3. The player then turns his head to the side and looks at something off-screen.
Video inference latency: 4.38s (real time)
4. Troubleshooting
Issue 1: Out of memory with full context
- Symptom: CUDA out of memory when using 32768 context or when another model is running
- Solution: Reduce
--gpu-memory-utilizationto 0.5 or stop other running models
Issue 2: Slow compilation on first run
- Symptom: Server takes 2-3 minutes to fully start
- Solution: This is normal. Torch compilation caches graphs for future use. Subsequent startups will be faster.
Issue 3: Model not found
- Symptom: Error loading model or model not recognized
- Solution: vLLM 0.15.0 supports Qwen2.5-VL models. Ensure you have the latest version.
5. Notes
- Context length: Model natively supports 32K tokens with YaRN support for longer sequences
- Multimodal support: Supports both image and video inputs with dynamic resolution
- Video handling: Can handle videos over 1 hour with dynamic FPS sampling
- Vision encoder: Streamlined ViT with window attention
- LLM backbone: Qwen2.5-3B
- Flash Attention: Automatically enabled for vision encoder (AttentionBackendEnum.FLASH_ATTN)

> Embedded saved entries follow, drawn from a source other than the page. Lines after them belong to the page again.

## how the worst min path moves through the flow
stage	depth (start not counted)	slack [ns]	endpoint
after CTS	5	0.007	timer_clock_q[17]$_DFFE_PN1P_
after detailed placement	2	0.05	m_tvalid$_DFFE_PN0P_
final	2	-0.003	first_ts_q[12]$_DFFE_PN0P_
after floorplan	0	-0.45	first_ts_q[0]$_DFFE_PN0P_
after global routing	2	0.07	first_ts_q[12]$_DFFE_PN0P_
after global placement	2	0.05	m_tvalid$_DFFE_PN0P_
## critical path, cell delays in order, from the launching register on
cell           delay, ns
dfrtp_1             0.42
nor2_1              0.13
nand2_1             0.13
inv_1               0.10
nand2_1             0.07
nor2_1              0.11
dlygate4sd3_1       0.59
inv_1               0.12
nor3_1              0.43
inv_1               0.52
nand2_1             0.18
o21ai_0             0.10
File: src/rtl/ivu_pkg.sv
// Shared types, codes and character helpers for the setting value unescaper.
package ivu_pkg;

    // Payload of one input item and one result item
    typedef struct packed {
        logic [7:0] raw_byte;
        logic       is_last;
    } t_in;

    typedef struct packed {
        logic [7:0] out_byte;
        logic       has_byte;
        logic       end_of_value;
        logic       trim_overflow;
    } t_out;

    // Scan phase codes
    typedef logic [1:0] t_scan;
    localparam t_scan SCAN_SKIP  = 2'd0;
    localparam t_scan SCAN_PARSE = 2'd1;
    localparam t_scan SCAN_IGN   = 2'd2;

    // Open quote codes
    typedef logic [1:0] t_quote;
    localparam t_quote QUOTE_NONE   = 2'd0;
    localparam t_quote QUOTE_SINGLE = 2'd1;
    localparam t_quote QUOTE_DOUBLE = 2'd2;

    // Escape phase codes
    typedef logic [2:0] t_esc;
    localparam t_esc ESC_NONE = 3'd0;
    localparam t_esc ESC_BS   = 3'd1;
    localparam t_esc ESC_OCT  = 3'd2;
    localparam t_esc ESC_HEX0 = 3'd3;
    localparam t_esc ESC_HEXD = 3'd4;

    // Digit accumulator: below 512 before a shift by 4, so 13 bits hold it
    localparam int ACC_W = 13;
    localparam logic [ACC_W-1:0] ACC_LIMIT = 13'd512;

    // Per-item step slots, run in this order
    localparam int NSLOT      = 4;
    localparam int SLOT_ESC   = 0;  // byte emitted by a finished escape
    localparam int SLOT_PLAIN = 1;  // plain byte, or flush on a closing quote
    localparam int SLOT_FIN   = 2;  // unfinished escape at end of value
    localparam int SLOT_CLOSE = 3;  // closing result

    typedef struct packed {
        logic             accept;
        logic [NSLOT-1:0] exec;
    } t_cmd;

    typedef struct packed {
        logic [NSLOT-1:0] in_en;
        logic [NSLOT-1:0] en;
        logic             step_done;
    } t_sts;

    // Characters
    localparam logic [7:0] CH_NL   = 8'h0A;
    localparam logic [7:0] CH_DQ   = 8'h22;
    localparam logic [7:0] CH_HASH = 8'h23;
    localparam logic [7:0] CH_SQ   = 8'h27;
    localparam logic [7:0] CH_BS   = 8'h5C;
    localparam logic [7:0] CH_X    = 8'h78;
    localparam logic [7:0] CH_LA   = 8'h61;
    localparam logic [7:0] CH_LB   = 8'h62;
    localparam logic [7:0] CH_LF   = 8'h66;
    localparam logic [7:0] CH_LN   = 8'h6E;
    localparam logic [7:0] CH_LR   = 8'h72;
    localparam logic [7:0] CH_LT   = 8'h74;
    localparam logic [7:0] CH_LV   = 8'h76;

    function automatic logic is_ws(input logic [7:0] b);
        is_ws = b inside {8'h20, [8'h09:8'h0D]};
    endfunction

    function automatic logic is_oct(input logic [7:0] b);
        is_oct = b inside {[8'h30:8'h37]};
    endfunction

    function automatic logic is_hex(input logic [7:0] b);
        is_hex = b inside {[8'h30:8'h39], [8'h41:8'h46], [8'h61:8'h66]};
    endfunction

    // Low nibble of the digit value; only meaningful when is_hex holds
    function automatic logic [3:0] hex_val(input logic [7:0] b);
        logic [7:0] v;
        if (b inside {[8'h30:8'h39]}) begin
            v = b - 8'h30;
        end else if (b inside {[8'h41:8'h46]}) begin
            v = b - 8'h37;
        end else begin
            v = b - 8'h57;
        end
        hex_val = v[3:0];
    endfunction

    // Single-character escapes; anything else stands for itself
    function automatic logic [7:0] esc_char(input logic [7:0] b);
        case (b)
            CH_LA:   esc_char = 8'h07;
            CH_LB:   esc_char = 8'h08;
            CH_LF:   esc_char = 8'h0C;
            CH_LN:   esc_char = 8'h0A;
            CH_LR:   esc_char = 8'h0D;
            CH_LT:   esc_char = 8'h09;
            CH_LV:   esc_char = 8'h0B;
            default: esc_char = b;
        endcase
    endfunction

endpackage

- Torch Compilation: Enabled for backbone with Inductor backend for better performance
- Dynamic resolution: Supports custom min_pixels/max_pixels for memory optimization
- mRoPE: Uses modified RoPE for temporal dimension in videos
6. Model Specifications
- Model size: 4B parameters
- Architecture: Qwen2.5-VL (Streamlined ViT + Qwen2.5-3B)

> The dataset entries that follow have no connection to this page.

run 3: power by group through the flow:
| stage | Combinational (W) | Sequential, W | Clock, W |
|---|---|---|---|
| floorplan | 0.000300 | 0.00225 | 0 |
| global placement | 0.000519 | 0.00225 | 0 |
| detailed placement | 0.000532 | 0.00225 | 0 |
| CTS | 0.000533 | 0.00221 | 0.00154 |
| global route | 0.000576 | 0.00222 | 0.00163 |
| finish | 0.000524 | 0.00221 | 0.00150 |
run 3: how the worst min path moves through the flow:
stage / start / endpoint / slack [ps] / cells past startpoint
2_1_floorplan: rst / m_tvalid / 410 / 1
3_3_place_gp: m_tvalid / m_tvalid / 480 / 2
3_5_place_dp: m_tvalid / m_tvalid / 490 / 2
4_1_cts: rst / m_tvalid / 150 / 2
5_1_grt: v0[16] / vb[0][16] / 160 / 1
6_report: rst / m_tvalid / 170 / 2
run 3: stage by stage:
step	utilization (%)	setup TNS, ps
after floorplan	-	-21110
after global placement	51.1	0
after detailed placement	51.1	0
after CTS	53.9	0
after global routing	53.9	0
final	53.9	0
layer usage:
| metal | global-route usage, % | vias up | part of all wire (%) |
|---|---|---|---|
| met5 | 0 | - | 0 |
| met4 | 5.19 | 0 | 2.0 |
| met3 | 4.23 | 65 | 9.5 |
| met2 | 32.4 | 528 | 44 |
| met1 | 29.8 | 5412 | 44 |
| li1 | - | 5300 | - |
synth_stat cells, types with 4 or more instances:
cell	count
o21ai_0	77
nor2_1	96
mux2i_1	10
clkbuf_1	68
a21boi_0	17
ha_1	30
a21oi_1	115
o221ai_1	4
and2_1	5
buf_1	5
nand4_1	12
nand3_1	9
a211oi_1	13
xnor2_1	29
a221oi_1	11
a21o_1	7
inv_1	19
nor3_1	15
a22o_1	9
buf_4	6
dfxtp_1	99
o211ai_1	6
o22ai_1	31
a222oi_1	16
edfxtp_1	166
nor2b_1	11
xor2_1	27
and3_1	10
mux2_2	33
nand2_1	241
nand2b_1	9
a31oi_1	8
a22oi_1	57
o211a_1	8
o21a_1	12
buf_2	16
$ cat src/bpr_pkg.sv
// ----------------------------------------------------------------------------
// bpr_pkg
// Shared types and constants for the byte pattern replace block.
// ----------------------------------------------------------------------------
package bpr_pkg;

  localparam int BYTE_W = 8;
  localparam int POS_W  = 3;

  typedef struct packed {
    logic              shift;
    logic              load;
    logic [POS_W-1:0]  pos;
    logic [BYTE_W-1:0] data;
  } bpr_cell_ctl_t;

endpackage

$ cat src/bpr_cell.sv
// ----------------------------------------------------------------------------
// bpr_cell
// One window cell: holds a byte, takes its neighbor's byte on a shift or the
// incoming byte on a load at its position, and compares with its pattern byte.
// ----------------------------------------------------------------------------
module bpr_cell #(
  parameter int INDEX = 0
) (
  input  logic                  clk,
  input  bpr_pkg::bpr_cell_ctl_t ctl,
  input  logic [7:0]            right_byte,
  input  logic [7:0]            pat_byte,
  output logic [7:0]            cell_byte,
  output logic                  eq
);
  import bpr_pkg::*;

  logic hit_pos;

  assign hit_pos = ctl.load && (ctl.pos == POS_W'(INDEX));
  assign eq      = (cell_byte == pat_byte);

  always_ff @(posedge clk) begin
    if (hit_pos) begin
      cell_byte <= ctl.data;
    end else if (ctl.shift) begin
      cell_byte <= right_byte;
    end
  end

endmodule
<file path="config.mk">
export PLATFORM = sky130hd
export DESIGN_NAME = multi_oscillator_sound_mixer
export DESIGN_NICKNAME = d
export VERILOG_FILES = /design/src/hdl/mosm_pkg.sv /design/src/hdl/multi_oscillator_sound_mixer.sv
export SDC_FILE = /design/constraint.sdc
export NUM_CORES = 1
export LEC_CHECK = 0
export ABC_AREA = 1
export BUFFER_PORTS_ARGS = -buffer_cell sky130_fd_sc_hd__buf_2
export CAP_MARGIN = 10
export CORE_UTILIZATION = 45
export CTS_CLUSTER_SIZE = 12
export DETAILED_ROUTE_END_ITERATION = 7
export SLEW_MARGIN = 15
export SYNTH_ARGS = -nofsm -noshare
export SYNTH_HDL_FRONTEND = slang
export SYNTH_SLANG_ARGS = --single-unit
</file>
<file path="constraint.sdc">
create_clock -name clk -period 8.8 [get_ports clk]
set_input_delay 1.76 -clock clk [delete_from_list [all_inputs] [get_ports clk]]
set_output_delay 1.76 -clock clk [all_outputs]
set_load 0.02 [all_outputs]
</file>
===== config.mk =====
export PLATFORM = sky130hd
export DESIGN_NAME = text_chunk_locator_top
export DESIGN_NICKNAME = d
export VERILOG_FILES = /design/src/hdl/tcl_pkg.sv /design/src/hdl/text_chunk_locator_top.sv /design/src/hdl/tcl_csr.sv /design/src/hdl/tcl_scan.sv /design/src/hdl/tcl_result.sv
export SDC_FILE = /design/constraint.sdc
export NUM_CORES = 1
export LEC_CHECK = 0
export ABC_AREA = 1
export BUFFER_PORTS_ARGS = -buffer_cell sky130_fd_sc_hd__buf_4
export CORE_UTILIZATION = 50
export CTS_CLUSTER_SIZE = 30
export DETAILED_ROUTE_END_ITERATION = 10
export MAX_ROUTING_LAYER = met4
export PLACE_DENSITY = 0.65
export SYNTH_ARGS = -nofsm -noshare
export SYNTH_HDL_FRONTEND = slang
export SYNTH_HIERARCHICAL = 1
export SYNTH_SLANG_ARGS = --single-unit

===== constraint.sdc =====
create_clock -name clock -period 8.2 [get_ports clock]
set_input_delay 0 -clock clock [delete_from_list [all_inputs] [get_ports clock]]
set_output_delay 0 -clock clock [all_outputs]
set_load 0.01 [all_outputs]
===== src/rtl/lrh_div.sv =====
// Pipelined restoring divider with side data and per-stage handshake.
// Quotient must fit QUO_BITS. Depends on no other file.
`timescale 1ns / 1ps
`default_nettype none

module lrh_div #(
    parameter int NUM_BITS  = 32,
    parameter int DEN_BITS  = 16,
    parameter int QUO_BITS  = 16,
    parameter int SIDE_BITS = 8,
    parameter int STEP_BITS = 2
) (
    input  wire logic                 clk,
    input  wire logic                 rst_n,
    input  wire logic                 in_valid,
    output logic                      in_ready,
    input  wire logic [NUM_BITS-1:0]  num,
    input  wire logic [DEN_BITS-1:0]  den,
    input  wire logic [SIDE_BITS-1:0] side,
    output logic                      out_valid,
    input  wire logic                 out_ready,
    output logic [QUO_BITS-1:0]       quo,
    output logic [SIDE_BITS-1:0]      side_out
);
    localparam int STAGES = (QUO_BITS + STEP_BITS - 1) / STEP_BITS;

    logic                 vld_reg  [STAGES+1];
    logic [DEN_BITS-1:0]  rem_reg  [STAGES+1];
    logic [QUO_BITS-1:0]  work_reg [STAGES+1];
    logic [DEN_BITS-1:0]  den_reg  [STAGES+1];
    logic [SIDE_BITS-1:0] side_reg [STAGES+1];
    logic [STAGES+1:0]    en;

    assign en[STAGES+1] = out_ready;

    genvar k;
    generate
        for (k = 0; k <= STAGES; k++) begin : g_en
            assign en[k] = !vld_reg[k] || en[k+1];
        end
    endgenerate

    // Stage 0: remainder starts as the bits above the quotient
    always_ff @(posedge clk or negedge rst_n)
    begin
        if (!rst_n)
        begin
            vld_reg[0] <= 1'b0;
        end
        else if (en[0])
        begin
            vld_reg[0] <= in_valid;
        end
    end

    always_ff @(posedge clk)
    begin
        if (en[0])
        begin
            rem_reg[0]  <= DEN_BITS'(num >> QUO_BITS);
            work_reg[0] <= num[QUO_BITS-1:0];
            den_reg[0]  <= den;
            side_reg[0] <= side;
        end
    end

    generate
        for (k = 1; k <= STAGES; k++) begin : g_stage
            logic [DEN_BITS:0]   r2;
            logic [DEN_BITS-1:0] rem_c;
            logic [QUO_BITS-1:0] work_c;
            logic                qbit;

            always_comb
            begin
                rem_c  = rem_reg[k-1];
                work_c = work_reg[k-1];
                r2     = '0;
                qbit   = 1'b0;
                for (int j = 0; j < STEP_BITS; j++) begin
                    if ((k - 1) * STEP_BITS + j < QUO_BITS)
                    begin
                        r2 = {rem_c, work_c[QUO_BITS-1]};
                        if (r2 >= {1'b0, den_reg[k-1]})
                        begin
                            r2   = r2 - {1'b0, den_reg[k-1]};
                            qbit = 1'b1;
                        end
                        else
                        begin
                            qbit = 1'b0;
                        end
                        rem_c  = r2[DEN_BITS-1:0];
                        work_c = {work_c[QUO_BITS-2:0], qbit};
                    end
                end
            end

            always_ff @(posedge clk or negedge rst_n)
            begin
                if (!rst_n)
                begin
                    vld_reg[k] <= 1'b0;
                end
                else if (en[k])
                begin
                    vld_reg[k] <= vld_reg[k-1];
                end
            end

            always_ff @(posedge clk)
            begin
                if (en[k])
                begin
                    rem_reg[k]  <= rem_c;
                    work_reg[k] <= work_c;
                    den_reg[k]  <= den_reg[k-1];
                    side_reg[k] <= side_reg[k-1];
                end
            end
        end
    endgenerate

    assign in_ready  = en[0];
    assign out_valid = vld_reg[STAGES];
    assign quo       = work_reg[STAGES];
    assign side_out  = side_reg[STAGES];

endmodule

`default_nettype wire


===== config.mk =====
export PLATFORM = sky130hd
export DESIGN_NAME = lrh_div
export DESIGN_NICKNAME = d
export VERILOG_FILES = /design/src/rtl/lrh_div.sv
export SDC_FILE = /design/constraint.sdc
export NUM_CORES = 1
export LEC_CHECK = 0
export ABC_AREA = 1
export BUFFER_PORTS_ARGS = -buffer_cell sky130_fd_sc_hd__buf_4
export CORE_MARGIN = 4
export CORE_UTILIZATION = 40
export CTS_CLUSTER_DIAMETER = 120
export CTS_CLUSTER_SIZE = 40
export DETAILED_ROUTE_END_ITERATION = 7
export SLEW_MARGIN = 20
export SYNTH_ARGS = -nofsm -noshare
export SYNTH_HDL_FRONTEND = slang
export SYNTH_SLANG_ARGS = --single-unit

===== constraint.sdc =====
create_clock -name clk -period 31.9 [get_ports clk]
set_input_delay 6.38 -clock clk [delete_from_list [all_inputs] [get_ports clk]]
set_output_delay 6.38 -clock clk [all_outputs]
set_load 0.01 [all_outputs]
**src/rtl/esd_pkg.sv**
```systemverilog
`default_nettype none
package esd_pkg;

  localparam int CHAR_W = 16;
  localparam int BYTE_W = 8;
  localparam int QUEUE_DEPTH = 4;
  localparam int QPTR_W = $clog2(QUEUE_DEPTH);
  localparam int QCNT_W = QPTR_W + 1;

  localparam logic [BYTE_W-1:0] CH_BACKSLASH = 8'h5C;
  localparam logic [BYTE_W-1:0] CH_LOWER_X = 8'h78;
  localparam logic [BYTE_W-1:0] CH_LOWER_A = 8'h61;
  localparam logic [BYTE_W-1:0] CH_LOWER_B = 8'h62;
  localparam logic [BYTE_W-1:0] CH_LOWER_F = 8'h66;
  localparam logic [BYTE_W-1:0] CH_LOWER_N = 8'h6E;
  localparam logic [BYTE_W-1:0] CH_LOWER_R = 8'h72;
  localparam logic [BYTE_W-1:0] CH_LOWER_T = 8'h74;
  localparam logic [BYTE_W-1:0] CH_LOWER_V = 8'h76;
  localparam logic [BYTE_W-1:0] CH_DIGIT_0 = 8'h30;
  localparam logic [BYTE_W-1:0] CH_DIGIT_7 = 8'h37;
  localparam logic [BYTE_W-1:0] CH_DIGIT_9 = 8'h39;
  localparam logic [BYTE_W-1:0] CH_UPPER_A = 8'h41;
  localparam logic [BYTE_W-1:0] CH_UPPER_F = 8'h46;

  localparam logic [BYTE_W-1:0] CODE_BEL = 8'd7;
  localparam logic [BYTE_W-1:0] CODE_BS = 8'd8;
  localparam logic [BYTE_W-1:0] CODE_HT = 8'd9;
  localparam logic [BYTE_W-1:0] CODE_LF = 8'd10;
  localparam logic [BYTE_W-1:0] CODE_VT = 8'd11;
  localparam logic [BYTE_W-1:0] CODE_FF = 8'd12;
  localparam logic [BYTE_W-1:0] CODE_CR = 8'd13;

  localparam logic [1:0] WARN_NONE = 2'd0;
  localparam logic [1:0] WARN_ALERT = 2'd1;
  localparam logic [1:0] WARN_HEX = 2'd2;

  typedef enum logic [4:0] {
    MODE_PLAIN     = 5'b00001,
    MODE_ESC       = 5'b00010,
    MODE_HEX_FIRST = 5'b00100,
    MODE_HEX_RUN   = 5'b01000,
    MODE_OCT_RUN   = 5'b10000
  } mode_t;

  typedef struct packed {
    logic [CHAR_W-1:0] value;
    logic [1:0]        warn;
    logic              dangling;
    logic              last;
  } res_t;

  // One queue entry: all results caused by one input transaction.
  typedef struct packed {
    res_t first;
    res_t second;
    logic two;
  } cmd_t;

  typedef struct packed {
    logic full;
    logic empty;
  } qstat_t;

  function automatic logic [CHAR_W-1:0] widen(input logic [BYTE_W-1:0] b);
    return {{(CHAR_W-BYTE_W){1'b0}}, b};
  endfunction

  // Bit 4 set when b is a hex digit; low nibble is its value.
  function automatic logic [4:0] hex_digit(input logic [BYTE_W-1:0] b);
    logic [4:0] r;
    r = 5'd0;
    if (b >= CH_DIGIT_0 && b <= CH_DIGIT_9) begin
      r = {1'b1, b[3:0]};
    end else if ((b >= CH_LOWER_A && b <= CH_LOWER_F) ||
                 (b >= CH_UPPER_A && b <= CH_UPPER_F)) begin
      r = {1'b1, 4'(b[3:0] + 4'd9)};
    end
    return r;
  endfunction

  function automatic logic is_oct(input logic [BYTE_W-1:0] b);
    return (b >= CH_DIGIT_0) && (b <= CH_DIGIT_7);
  endfunction

  function automatic logic [BYTE_W-1:0] esc_value(input logic [BYTE_W-1:0] b);
    logic [BYTE_W-1:0] v;
    unique case (b)
      CH_LOWER_A: v = CODE_BEL;
      CH_LOWER_V: v = CODE_VT;
      CH_LOWER_N: v = CODE_LF;
      CH_LOWER_T: v = CODE_HT;
      CH_LOWER_R: v = CODE_CR;
      CH_LOWER_B: v = CODE_BS;
      CH_LOWER_F: v = CODE_FF;
      default:    v = b;
    endcase
    return v;
  endfunction

endpackage
`default_nettype wire

```
**src/rtl/esd_front.sv**
```systemverilog
`default_nettype none
module esd_front import esd_pkg::*; (
  input  wire logic              clk,
  input  wire logic              rst_n,
  input  wire logic              accept,
  input  wire logic [BYTE_W-1:0] in_byte,
  input  wire logic              in_eos,
  output logic                   push,
  output cmd_t                   cmd
);

  mode_t             mode_r, mode_nxt;
  logic [CHAR_W-1:0] acc_r, acc_nxt;
  logic [4:0]        hd;
  logic              plain_emit;
  mode_t             plain_mode;
  logic [1:0]        nres;
  res_t              r0, r1;

  always_comb begin
    hd = hex_digit(in_byte);
    plain_emit = (in_byte != CH_BACKSLASH);
    plain_mode = plain_emit ? MODE_PLAIN : MODE_ESC;
    mode_nxt = mode_r;
    acc_nxt = acc_r;
    nres = 2'd0;
    r0 = '{value: widen(in_byte), warn: WARN_NONE, dangling: 1'b0, last: 1'b0};
    r1 = '{value: widen(in_byte), warn: WARN_NONE, dangling: 1'b0, last: 1'b1};
    if (in_eos) begin
      // Flush whatever escape is pending.
      mode_nxt = MODE_PLAIN;
      acc_nxt = '0;
      unique case (mode_r)
        MODE_ESC: begin
          r0.value = widen(CH_BACKSLASH);
          r0.dangling = 1'b1;
          nres = 2'd1;
        end
        MODE_HEX_FIRST: begin
          r0.value = widen(CH_LOWER_X);
          r0.warn = WARN_HEX;
          nres = 2'd1;
        end
        MODE_HEX_RUN: begin
          r0.value = acc_r;
          r0.warn = WARN_HEX;
          nres = 2'd1;
        end
        MODE_OCT_RUN: begin
          r0.value = acc_r;
          nres = 2'd1;
        end
        default: nres = 2'd0;
      endcase
    end else begin
      unique case (mode_r)
        MODE_ESC: begin
          if (in_byte == CH_LOWER_X) begin
            mode_nxt = MODE_HEX_FIRST;
            acc_nxt = '0;
          end else if (is_oct(in_byte)) begin
            mode_nxt = MODE_OCT_RUN;
            acc_nxt = {{(CHAR_W-3){1'b0}}, in_byte[2:0]};
          end else begin
            mode_nxt = MODE_PLAIN;
            r0.value = widen(esc_value(in_byte));
            r0.warn = (in_byte == CH_LOWER_A) ? WARN_ALERT : WARN_NONE;
            nres = 2'd1;
          end
        end
        MODE_HEX_FIRST, MODE_HEX_RUN: begin
          if (hd[4]) begin
            acc_nxt = {acc_r[CHAR_W-5:0], hd[3:0]};
            mode_nxt = MODE_HEX_RUN;
          end else begin
            // Close the run, then reprocess the byte in plain mode.
            r0.value = (mode_r == MODE_HEX_FIRST) ? widen(CH_LOWER_X) : acc_r;
            r0.warn = WARN_HEX;
            acc_nxt = '0;
            mode_nxt = plain_mode;
            nres = plain_emit ? 2'd2 : 2'd1;
          end
        end
        MODE_OCT_RUN: begin
          if (is_oct(in_byte)) begin
            acc_nxt = {acc_r[CHAR_W-4:0], in_byte[2:0]};
          end else begin
            r0.value = acc_r;
            acc_nxt = '0;
            mode_nxt = plain_mode;
            nres = plain_emit ? 2'd2 : 2'd1;
          end
        end
        default: begin
          mode_nxt = plain_mode;
          nres = plain_emit ? 2'd1 : 2'd0;
        end
      endcase
    end
    r0.last = (nres == 2'd1);
  end

  always_ff @(posedge clk) begin
    if (!rst_n) begin
      mode_r <= MODE_PLAIN;
      acc_r <= '0;
    end else if (accept) begin
      mode_r <= mode_nxt;
      acc_r <= acc_nxt;
    end
  end

  assign push = accept && (nres != 2'd0);
  assign cmd = '{first: r0, second: r1, two: (nres == 2'd2)};

endmodule
`default_nettype wire

```
**src/rtl/esd_queue.sv**
```systemverilog
`default_nettype none
module esd_queue import esd_pkg::*; (
  input  wire logic clk,
  input  wire logic rst_n,
  input  wire logic push,
  input  wire cmd_t push_cmd,
  input  wire logic pop,
  output cmd_t      head,
  output qstat_t    stat
);

  cmd_t              mem [QUEUE_DEPTH];
  logic [QPTR_W-1:0] wr_r, rd_r;
  logic [QCNT_W-1:0] count_r;

  assign stat.full = (count_r == QCNT_W'(QUEUE_DEPTH));
  assign stat.empty = (count_r == '0);
  assign head = mem[rd_r];

  always_ff @(posedge clk) begin
    if (push) begin
      mem[wr_r] <= push_cmd;
    end
  end

  always_ff @(posedge clk) begin
    if (!rst_n) begin
      wr_r <= '0;
      rd_r <= '0;
      count_r <= '0;
    end else begin
      if (push) begin
        wr_r <= QPTR_W'(wr_r + 1'b1);
      end
      if (pop) begin
        rd_r <= QPTR_W'(rd_r + 1'b1);
      end
      case ({push, pop})
        2'b10:   count_r <= QCNT_W'(count_r + 1'b1);
        2'b01:   count_r <= QCNT_W'(count_r - 1'b1);
        default: count_r <= count_r;
      endcase
    end
  end

  a_no_overflow: assert property (@(posedge clk) disable iff (!rst_n)
    !(push && stat.full))
    else $error("queue written while full");

  a_no_underflow: assert property (@(posedge clk) disable iff (!rst_n)
    !(pop && stat.empty))
    else $error("queue read while empty");

  a_ptr_track: assert property (@(posedge clk) disable iff (!rst_n)
    (stat.empty || stat.full) |-> (wr_r == rd_r))
    else $error("queue pointers disagree with count");

endmodule
`default_nettype wire

```
**src/rtl/esd_back.sv**
```systemverilog
`default_nettype none
module esd_back import esd_pkg::*; (
  input  wire logic   clk,
  input  wire logic   rst_n,
  input  wire cmd_t   head,
  input  wire qstat_t stat,
  output logic        pop,
  input  wire logic   out_ready,
  output logic        out_valid,
  output res_t        out_res
);

  logic out_valid_r;
  res_t out_res_r;
  logic sel_r, sel_nxt;
  logic load;

  assign load = !stat.empty && (!out_valid_r || out_ready);
  assign pop = load && (!head.two || sel_r);

  always_comb begin
    sel_nxt = sel_r;
    if (load) begin
      sel_nxt = head.two && !sel_r;
    end
  end

  always_ff @(posedge clk) begin
    if (!rst_n) begin
      out_valid_r <= 1'b0;
      sel_r <= 1'b0;
    end else begin
      sel_r <= sel_nxt;
      if (load) begin
        out_valid_r <= 1'b1;
      end else if (out_ready) begin
        out_valid_r <= 1'b0;
      end
    end
  end

  always_ff @(posedge clk) begin
    if (load) begin
      out_res_r <= sel_r ? head.second : head.first;
    end
  end

  assign out_valid = out_valid_r;
  assign out_res = out_res_r;

endmodule
`default_nettype wire

```
**src/rtl/escape_sequence_decoder_core.sv**
```systemverilog
`default_nettype none
// Backslash escape decoder for a byte stream. One byte enters per cycle on the
// slave side; a byte that closes a hex or octal run and is not itself a backslash
// makes two results, which the output side sends one after the other.
// Classification runs in a front stage, results wait in a four-entry queue, and
// an output register drives the master side, so the byte stream keeps flowing
// at one transaction per cycle as long as the results average one per cycle;
// in_tready falls only while that queue is full. Each result passes through the
// queue and then the output register. in_tlast marks an end-of-stream
// transaction whose data is ignored and which flushes any pending escape;
// out_tlast marks the last result of each input transaction.
module escape_sequence_decoder_core import esd_pkg::*; (
  input  wire logic              clk,
  input  wire logic              rst_n,
  input  wire logic              in_tvalid,
  output logic                   in_tready,
  input  wire logic [BYTE_W-1:0] in_tdata,   // [7:0] in_byte
  input  wire logic              in_tlast,   // end_of_stream
  output logic                   out_tvalid,
  input  wire logic              out_tready,
  output logic [CHAR_W-1:0]      out_tdata,  // [15:0] char_value
  output logic [2:0]             out_tuser,  // [1:0] warn_code, [2] dangling_escape
  output logic                   out_tlast   // last_of_run
);

  logic   accept;
  logic   push;
  logic   pop;
  cmd_t   push_cmd;
  cmd_t   head;
  qstat_t stat;
  res_t   out_res;

  assign in_tready = !stat.full;
  assign accept = in_tvalid && in_tready;

  esd_front u_front (
    .clk     (clk),
    .rst_n   (rst_n),
    .accept  (accept),
    .in_byte (in_tdata),
    .in_eos  (in_tlast),
    .push    (push),
    .cmd     (push_cmd)
  );

  esd_queue u_queue (
    .clk      (clk),
    .rst_n    (rst_n),
    .push     (push),
    .push_cmd (push_cmd),
    .pop      (pop),
    .head     (head),
    .stat     (stat)
  );

  esd_back u_back (
    .clk       (clk),
    .rst_n     (rst_n),
    .head      (head),
    .stat      (stat),
    .pop       (pop),
    .out_ready (out_tready),
    .out_valid (out_tvalid),
    .out_res   (out_res)
  );

  assign out_tdata = out_res.value;
  assign out_tuser = {out_res.dangling, out_res.warn};
  assign out_tlast = out_res.last;

endmodule
`default_nettype wire

```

- Context window: 32,768 tokens (native)
- Video support: Dynamic FPS with mRoPE for temporal encoding
- License: Apache-2.0 (check model card for latest)
- Quantization support: 68 quantized variants available
7. References
- Model Card: https://huggingface.co/Qwen/Qwen2.5-VL-3B-Instruct
- Paper: https://huggingface.co/papers/2502.13923
- GitHub: https://github.com/QwenLM/Qwen2.5-VL
- vLLM Support: Yes (deployed with 0.15.0)
- SGLang Support: Yes